Sábado, 25 de septiembre de 1999, 2:47 h
Calle del barquillo, Madrid, España
—¿Seguro que era ella?
El estrecho callejón era un nervio muerto para la luz y el sonido. Ninguna voz traspasaría sus confines; ningún viandante que pasara por delante vería a la bicéfala aparición… en realidad, dos figuras de negro separadas entre sí por meros centímetros.
—¿O seguro que se parecía a ella? —preguntó Mahmud en voz más baja que un susurro.
Anwar supo reconocer la sabiduría que entrañaba aquella pregunta.
—Su rostro encajaba con las fotos que he visto… la foto que me enseñó Fátima.

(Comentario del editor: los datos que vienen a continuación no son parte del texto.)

File: src/hw/rtl/spalu_pkg.sv
`timescale 1ns / 1ps
// ----------------------------------------------------------------------------
// spalu_pkg
// Shared types and constants for the saturating pixel arithmetic unit.
// ----------------------------------------------------------------------------
package spalu_pkg;

    localparam int unsigned PIX_W   = 16;
    localparam int unsigned CMD_W   = 3;
    localparam int unsigned REG_W   = 32;
    localparam int unsigned ADDR_W  = 5;
    localparam int unsigned S_DATA_W = 40;
    localparam int unsigned M_DATA_W = 16;

    localparam logic [PIX_W-1:0] MAX8    = 16'h00ff;
    localparam logic [PIX_W-1:0] MAX16   = 16'hffff;
    localparam logic [7:0]       MSB_BIT = 8'h80;

    typedef enum logic [CMD_W-1:0] {
        CMD_ADD       = 3'd0,
        CMD_SUB       = 3'd1,
        CMD_ABSDIFF   = 3'd2,
        CMD_SCALE     = 3'd3,
        CMD_THRESHOLD = 3'd4
    } cmd_t;

    // {first_wide, second_wide, result_wide}
    typedef enum logic [2:0] {
        FMT_NNN = 3'b000,
        FMT_NNW = 3'b001,
        FMT_WNN = 3'b100,
        FMT_WWW = 3'b111
    } fmt_t;

    typedef enum logic [2:0] {
        REG_FIRST_WIDE  = 3'd0,
        REG_SECOND_WIDE = 3'd1,
        REG_RESULT_WIDE = 3'd2,
        REG_SCALE       = 3'd3,
        REG_THRESHOLD   = 3'd4
    } reg_idx_t;

    typedef struct packed {
        logic             first_wide;
        logic             second_wide;
        logic             result_wide;
        logic [REG_W-1:0] scale_factor;
        logic [REG_W-1:0] threshold_level;
    } cfg_t;

    typedef struct packed {
        logic [CMD_W-1:0] command;
        logic [PIX_W-1:0] pixel_a;
        logic [PIX_W-1:0] pixel_b;
        logic             final_pixel;
    } item_t;

    typedef struct packed {
        logic [PIX_W-1:0] value;
        logic             status;
        logic             end_of_run;
    } result_t;

    typedef struct packed {
        logic [7:0] bits;
        logic [2:0] count;
    } pack_t;

endpackage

Anwar, no del todo contento por tener que acatar las órdenes de Mahmud, mencionó a Fátima con toda la intención. Cierto que ella era la mentora de Mahmud, pero éste no gozaba de la alta estima que los antiguos le dispensaban a la mujer. Era estólido, de confianza, pero no era Fátima. Había quienes murmuraban que lo había adoptado como protegido por esa misma razón, para que el pupilo no pudiera superar a la maestra. Anwar no sabía cuánto de cierto encerraban aquellos rumores, pero sí tenía claro que prefería mil veces trabajar en solitario.
—Así que era su cara —convino Mahmud, conciliador, antes de hincar el dedo en la llaga—, claro que, ¿quién sabe qué juego de sombras podría estar implicado, o qué demonio Tzimisce podría haber adoptado su aspecto?

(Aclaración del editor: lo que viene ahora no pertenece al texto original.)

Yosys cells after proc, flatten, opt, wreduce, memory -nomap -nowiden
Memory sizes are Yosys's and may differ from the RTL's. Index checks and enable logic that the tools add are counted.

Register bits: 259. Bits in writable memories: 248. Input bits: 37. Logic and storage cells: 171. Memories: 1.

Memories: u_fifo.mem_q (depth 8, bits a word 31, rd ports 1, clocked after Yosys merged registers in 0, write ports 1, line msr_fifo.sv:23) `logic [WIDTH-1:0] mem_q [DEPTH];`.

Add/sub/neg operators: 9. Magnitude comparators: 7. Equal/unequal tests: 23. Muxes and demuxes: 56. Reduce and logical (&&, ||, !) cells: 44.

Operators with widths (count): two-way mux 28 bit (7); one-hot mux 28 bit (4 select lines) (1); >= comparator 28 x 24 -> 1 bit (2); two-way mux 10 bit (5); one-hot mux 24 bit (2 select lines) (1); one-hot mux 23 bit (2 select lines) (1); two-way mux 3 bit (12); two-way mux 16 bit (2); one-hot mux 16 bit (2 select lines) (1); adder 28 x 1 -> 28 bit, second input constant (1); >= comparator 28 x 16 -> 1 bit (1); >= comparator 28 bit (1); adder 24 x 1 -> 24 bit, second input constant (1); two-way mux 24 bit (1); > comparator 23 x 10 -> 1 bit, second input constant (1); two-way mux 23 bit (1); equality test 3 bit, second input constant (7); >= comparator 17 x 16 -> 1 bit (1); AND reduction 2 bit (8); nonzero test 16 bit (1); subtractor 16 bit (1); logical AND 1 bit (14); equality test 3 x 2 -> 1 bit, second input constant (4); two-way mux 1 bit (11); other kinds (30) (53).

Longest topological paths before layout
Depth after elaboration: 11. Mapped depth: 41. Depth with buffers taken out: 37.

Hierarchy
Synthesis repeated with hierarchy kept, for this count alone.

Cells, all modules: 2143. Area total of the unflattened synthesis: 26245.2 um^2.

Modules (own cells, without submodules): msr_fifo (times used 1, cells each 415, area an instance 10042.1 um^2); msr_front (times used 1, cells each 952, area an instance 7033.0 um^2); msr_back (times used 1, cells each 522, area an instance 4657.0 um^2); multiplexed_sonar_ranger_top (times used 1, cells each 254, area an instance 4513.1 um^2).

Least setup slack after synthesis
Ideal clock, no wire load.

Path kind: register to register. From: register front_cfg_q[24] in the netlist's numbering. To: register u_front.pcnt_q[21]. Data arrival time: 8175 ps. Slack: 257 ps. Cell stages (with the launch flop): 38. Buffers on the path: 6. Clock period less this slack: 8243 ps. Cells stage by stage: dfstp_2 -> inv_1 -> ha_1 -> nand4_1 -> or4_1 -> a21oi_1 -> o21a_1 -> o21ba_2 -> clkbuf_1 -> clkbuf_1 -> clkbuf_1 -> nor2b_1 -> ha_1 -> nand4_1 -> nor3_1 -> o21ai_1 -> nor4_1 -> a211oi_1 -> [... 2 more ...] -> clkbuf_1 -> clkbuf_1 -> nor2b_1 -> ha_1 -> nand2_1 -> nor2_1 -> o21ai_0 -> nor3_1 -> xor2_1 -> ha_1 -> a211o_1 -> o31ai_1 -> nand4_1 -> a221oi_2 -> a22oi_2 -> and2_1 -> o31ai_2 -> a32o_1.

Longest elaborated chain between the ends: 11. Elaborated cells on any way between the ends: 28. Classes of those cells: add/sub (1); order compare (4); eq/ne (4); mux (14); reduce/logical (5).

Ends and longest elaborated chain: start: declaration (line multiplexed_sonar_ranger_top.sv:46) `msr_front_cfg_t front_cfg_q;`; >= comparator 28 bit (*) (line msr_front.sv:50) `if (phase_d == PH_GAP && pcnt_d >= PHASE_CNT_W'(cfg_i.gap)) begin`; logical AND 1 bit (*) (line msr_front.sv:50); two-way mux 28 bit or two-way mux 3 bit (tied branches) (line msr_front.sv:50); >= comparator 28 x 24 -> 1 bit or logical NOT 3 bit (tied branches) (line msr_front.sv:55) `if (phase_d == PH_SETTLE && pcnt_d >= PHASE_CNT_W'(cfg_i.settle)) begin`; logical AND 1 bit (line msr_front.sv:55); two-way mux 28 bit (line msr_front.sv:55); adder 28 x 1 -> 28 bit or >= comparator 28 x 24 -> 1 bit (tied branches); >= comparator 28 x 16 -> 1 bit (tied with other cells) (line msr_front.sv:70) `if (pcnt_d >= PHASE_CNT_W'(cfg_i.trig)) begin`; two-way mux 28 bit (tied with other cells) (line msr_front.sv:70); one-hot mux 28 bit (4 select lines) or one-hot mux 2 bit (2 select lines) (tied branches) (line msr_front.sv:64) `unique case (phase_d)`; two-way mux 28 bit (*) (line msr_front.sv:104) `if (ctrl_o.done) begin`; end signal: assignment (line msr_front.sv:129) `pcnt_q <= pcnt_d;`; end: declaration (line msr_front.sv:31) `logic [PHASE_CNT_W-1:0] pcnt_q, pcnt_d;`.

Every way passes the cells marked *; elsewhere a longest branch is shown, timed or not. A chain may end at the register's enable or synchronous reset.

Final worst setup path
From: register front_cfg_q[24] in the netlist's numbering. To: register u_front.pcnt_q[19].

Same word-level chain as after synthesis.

Anwar no podía ver los ojos de su compañero de clan; tan cerca estaban el uno del otro que sólo podía distinguir la curva de la mejilla de Mahmud, el movimiento de su mentón, labios y lengua cuando hablaba.
—Los demonios no son tan precisos. Sus obras son grotescas.

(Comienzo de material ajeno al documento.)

===== src/design/bpq_ram.sv =====
`timescale 1ns / 1ps
`default_nettype none
// ----------------------------------------------------------------------------
// bpq_ram
// Generic single-write, single-read synchronous RAM with registered read.
// ----------------------------------------------------------------------------
module bpq_ram #(
   parameter int WIDTH = 8,
   parameter int DEPTH = 256
) (
   input  wire logic                     clock,
   input  wire logic                     wr_en,
   input  wire logic [$clog2(DEPTH)-1:0] wr_addr,
   input  wire logic [WIDTH-1:0]         wr_data,
   input  wire logic [$clog2(DEPTH)-1:0] rd_addr,
   output logic      [WIDTH-1:0]         rd_data
);

   logic [WIDTH-1:0] mem [DEPTH];

   always_ff @(posedge clock) begin
      if (wr_en) begin
         mem[wr_addr] <= wr_data;
      end
      rd_data <= mem[rd_addr];
   end

endmodule
`default_nettype wire


===== config.mk =====
export PLATFORM = sky130hd
export DESIGN_NAME = bpq_ram
export DESIGN_NICKNAME = d
export VERILOG_FILES = /design/src/design/bpq_ram.sv
export SDC_FILE = /design/constraint.sdc
export NUM_CORES = 2
export LEC_CHECK = 0
export BUFFER_PORTS_ARGS = -buffer_cell sky130_fd_sc_hd__clkbuf_2
export CAP_MARGIN = 20
export CORE_MARGIN = 1
export CORE_UTILIZATION = 40
export DETAILED_ROUTE_END_ITERATION = 7
export GPL_TIMING_DRIVEN = 0
export MAX_ROUTING_LAYER = met4
export PLACE_DENSITY = 0.55
export SKIP_CTS_REPAIR_TIMING = 1
export SYNTH_ARGS = -nofsm -noshare
export SYNTH_HDL_FRONTEND = slang
export SYNTH_SLANG_ARGS = --single-unit

===== constraint.sdc =====
create_clock -name clock -period 2.99 [get_ports clock]
set_clock_uncertainty 0.1 [all_clocks]
set_input_delay 0.598 -clock clock [delete_from_list [all_inputs] [get_ports clock]]
set_output_delay 0.598 -clock clock [all_outputs]
set_load 0.1 [all_outputs]

; ---- Yosys cells after proc, flatten, opt, wreduce, memory -nomap -nowiden
; Memory sizes are Yosys's and may differ from the RTL's. A register that Yosys moved wholly into a read port is not among the register bits.
; Cells that the tools add are included.
; Widths: inputs -> output; s select.
[classes]
n_mux = 2
[op_table]
columns = cell, count
row1 = $mux 1, 2
[word_totals]
reg_bits = 0
ram_bits = 2048
in_bits = 26
wordCells = 3
memories = 1
[memory_table]
columns = memory, depth, width, read_ports, rd_ports_with_merged_regs, write_ports, line_no
row1 = mem, 256, 8, 1, 1, 1, 19  ; logic [WIDTH-1:0] mem [DEPTH];

; ---- Longest topological paths before layout
[depth]
word_depth = 2
ltp_mapped = 11
ltp_nobuf = 6

; ---- Worst setup path before layout
; Ideal clock, no wire load.
[synth_timing]
kind = input -> register
start = input rd_addr[0]
end = register rd_data[2] (read register of mem)
setup_ns = 0.131
arrival_ns = 2.405
t_required_ns = 2.759
setup_slack_ns = 0.354
stages = 9
path_buffers = 4
path_cell_list = buf_6 > buf_12 > buf_8 > buf_2 > mux4_2 > a22oi_1 > a21oi_1 > nor4_1 > nor4_2
[synth_lines]
columns = element, line_no
row1 = from (decl), 15  ; input wire logic [$clog2(DEPTH)-1:0] rd_addr,
row2 = to (decl), 16  ; output logic [WIDTH-1:0] rd_data

; ---- Worst setup path in the final report
[layout_timing]
start = input wr_addr[2]
end = memory mem[213][6], enable pin
[layout_lines]
columns = element, line_no
row1 = from (decl), 13  ; input wire logic [$clog2(DEPTH)-1:0] wr_addr,
row2 = to (decl), 19
; No word-level cell before the write port.

==> results by group <==
Logic synthesis
  – Total number of yosys warnings: 0
  – Syn Nets: 3,759
  – Yosys top cell by area: edfxtp_1
  – Cell with the most instances after synthesis: edfxtp_1
  – Synth Area in Compound Gates: 0.0342
  – Cell area after synthesis: a little under 0.08 mm^2
  – Avg Inst Size Synth: about 21 um^2
  – Mapped Cells: 3,733
  – Fraction of registers with async set/reset: 0
  – Synthesized flop and latch total: between 2,000 and 2,500
  – Post-synthesis mux area share: 0.146
  – Commonest cells post-synth: edfxtp_1 (2,048), mux4_2 (454), nor2_1 (282)
  – Simple-gate share of the synthesized area: 0.0263
  – Post-synth top area share: 0.773
  – Seq/Total Area, Yosys: 0.775
  – Main combinational cell family by area after synthesis: multiplexers
  – Post-synth cell types: 55
  – EDFF count, synth: between 2,000 and 2,500
  – XOR/XNOR share of the synthesized area: 0
  – Synth Flop Type: edfxtp_1
  – Adder-cell area share of the yosys netlist: 0
  – Dominant cells by area after synthesis: edfxtp_1 (77%), mux4_2 (13%), mux2i_1 (1.7%)

Timing
  – Worst rel slew slack: 0.222
  – Final period util: 1.10
  – Final worst slack: -0.291 ns
  – Hold slack: 0.122 ns
  – Setup-failing EPs final: 370
  – Fin. Hold Viols: 0
  – Slew @ Worst Pin: around 1.2 ns
  – Fmax: approximately 300 MHz
  – Post-route minimum period: approximately 3.3 ns
  – RSZ-0062 raised after global routing: true
  – Max-slew violations: 0

Place
  – Placed cells: approximately 6,500
  – Placer congestion estimate: 0.967
  – Post-DP HPWL: about 170,000 um
  – Port bufs: 26

CTS
  – Reg clk slew, reported paths: around 0.060 ns
  – Clock insertion delay at the later pin of the skew report: between 0.8 and 0.9 ns
  – Clock buffer depth: 3
  – TritonCTS Buffers: ~200
  – TritonCTS clock tree: built
  – Root Buffer: clkbuf_16
  – TritonCTS Sinks: about 2,000
  – CTS H-Tree Depth: 4

Finish
  – Number of fillers in the final layout: roughly 17,000
  – Fin nets: roughly 4,000
  – Area Overhead vs Synth: 15.4%
  – Finished Layout Cells: between 6,000 and 7,000
  – Util after Layout: 0.465
  – Share of cells above drive strength 1: 0.290

Status
  – Status: complete, but fails checks
  – Failing checks: setup timing

Power
  – Tot Pwr: roughly 0.061 W
  – VDD IR max: 0.462 mV
  – Power Dens Cells: ~670 mW/mm^2
  – Leakage: between 20 and 30 nW

Min path
  – Hold Path Cell Cnt: 1
  – HP Class: input port to flip-flop
  – Hold path endpoint: mem[164][2]
  – Hold path start: wr_data[2]

Global routing
  – Total global routing overflow: 0
  – Overall Global Routing Usage: 0.257
  – Vias in the first global route: 40,100
  – First-pass GRT wire length: between 300,000 and 400,000 um
  – Initial antenna violation count: 9
  – Largest net degree at the start of global routing: between 100 and 150

Flow run
  – Maximum capacitance violations: 0

Floorplanning
  – Die height: approximately 450 um
  – Die Width: around 450 um
  – I/O pin cnt: 34
  – Initial Util: 0.403
  – Row cnt: roughly 160
  – Die ar.: approximately 0.20 mm^2
  – Core area: 0.197 mm^2

Worst setup path
  – Reg2reg path depth: 7
  – Reg2reg end: rd_data[1]
  – R2R Setup Slk: approximately 0.16 ns
  – WS Path Type: input port to flip-flop
  – Worst EP arrival: 3.65 ns
  – Worst Setup End Kind: flip-flop
  – CP required: between 3 and 4 ns
  – Worst-path maximum fanout: 10
  – Startpoint class of the critical path: input port
  – Reg2reg start: mem[85][1]

Route
  – Residual DRC count: 0
  – Number of vias per cell: between 6 and 7
  – Post-DR wirelength/cell: around 37 um
  – Routed via count: roughly 41,000
  – Pre-antenna DRT Iters: 5
  – Post-route ant nets: 0
  – Initial DRC count: roughly 6,200
  – DRT Wirelength: between 200,000 and 300,000 um
## report_power, final
| part | leakage [nW] | internal (W) | switching, W |
|---|---|---|---|
| sequential | 18.5 | 0.0318 | 0.0000296 |
| clock | 3.20 | 0.0144 | 0.0111 |
| combinational | 6.53 | 0.00116 | 0.00267 |
| total | 28.2 | 0.0474 | 0.0138 |
## through the flow
step	worst slack, ns	cell area [um^2]	TNS [ns]
after floorplan	0.354	79600	0
after global placement	-3.20	83000	-6678.52
after detailed placement	-2.21	84100	-1208.79
after CTS	-1.31	90600	-54.19
after global routing	-0.235	91800	-12.93
final	-0.291	91800	-33.08
## state kept, by name (all words and copies together) (netlist names)
signal,cells
mem,2048
rd_data,8
## layout by cell type (no fill, tap or decap), types with 32 or more instances in the layout
master	synthesis	routed
mux2i_1	134	134
a22oi_1	133	125
buf_6	21	35
clkbuf_1	111	94
clkinv_2	0	37
mux4_2	454	454
o221ai_1	46	41
nand3_1	34	32
buf_4	27	45
clkbuf_2	0	74
clkbuf_16	0	208
nor2_1	282	156
clkinv_1	1	38
buf_2	31	37
nor2_2	0	119
edfxtp_1	2048	2048
a21oi_1	96	86
## layout make-up
class	count	area, um^2	area share
sequential	2056	61700	0.672
multi-input combinational	1442	17300	0.189
clock buffer	265	5460	0.0595
tap	2640	3300	0.0360
buffer	231	1680	0.0183
timing repair buffer	94	1220	0.0133
clock inverter	110	1100	0.0120
inverter	2	11.3	0.000123
antenna	4	10.0	0.000109
## critical path, stage by stage
cell	delay (ns)
clkbuf_1	0.44
nor2b_1	0.21
clkbuf_1	0.46
nand3_1	0.31
clkbuf_2	0.69
nor2_1	0.92
## cell families (layout without fill, tap and decap cells)
logic type      after synthesis  in the layout
flops                      2056           2056
mux                         591            591
simple gates                466            466
compound gates              385            385
buf+inv                     235            702
other cells                   0              4
## per-layer routing
metal | global-route usage | share of wire | vias up
li1 | - | - | 16300
met1 | 0.355 | 0.41 | 22500
met2 | 0.380 | 0.46 | 2167
met3 | 0.0528 | 0.093 | 364
met4 | 0.0913 | 0.033 | 0
met5 | - | 0 | -
## worst max path at each step
| stage | startpoint | to | slack (ns) | cells past startpoint |
|---|---|---|---|---|
| after floorplan | rd_addr[0] | rd_data[2] | 0.35 | 9 |
| after global placement | rd_addr[1] | rd_data[5] | -3.20 | 9 |
| after detailed placement | rd_addr[3] | rd_data[3] | -2.21 | 8 |
| after CTS | rd_addr[3] | rd_data[3] | -1.31 | 8 |
| after global routing | wr_addr[2] | mem[117][4] | -0.23 | 6 |
| final | wr_addr[2] | mem[213][6] | -0.29 | 6 |
Note: power is estimated with default switching activity, not from simulation.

—¿Te has enfrentado en alguna ocasión a un antiguo Tzimisce? ¿A uno que lleve esculpiendo la carne desde antes de que tu madre te diera el pecho?
—Era Lucita —insistió Anwar con toda la ferocidad que era capaz de generar un susurro—. Estuvo ahí delante, frente a la iglesia… mirando, esperando a que la destruyésemos. Y pudimos haberlo hecho.
—A lo mejor. Y pudimos haber alertado a su sire de que no todo es lo que parece, de que los lobos estrechan el cerco.
Anwar no supo qué responder a aquello. Aunque la deseaba, deseaba su sangre.
—Estamos aquí a modo de observadores, para compilar información. Los espías del Pilar cubren mucho terreno; nosotros cubrimos el resto.
Anwar asintió con la cabeza. Su rostro se frotó contra el de Mahmud.
—Sí. —La reputación de Anwar hacía que le resultase más difícil aceptar órdenes de Mahmud, pero seguir desafiando su autoridad, cuando había sido Fátima quien lo había dejado al cargo, no procedía—. Desde luego.
Los dos asesinos se separaron, ambos en pos de cumplir con sus respectivas misiones.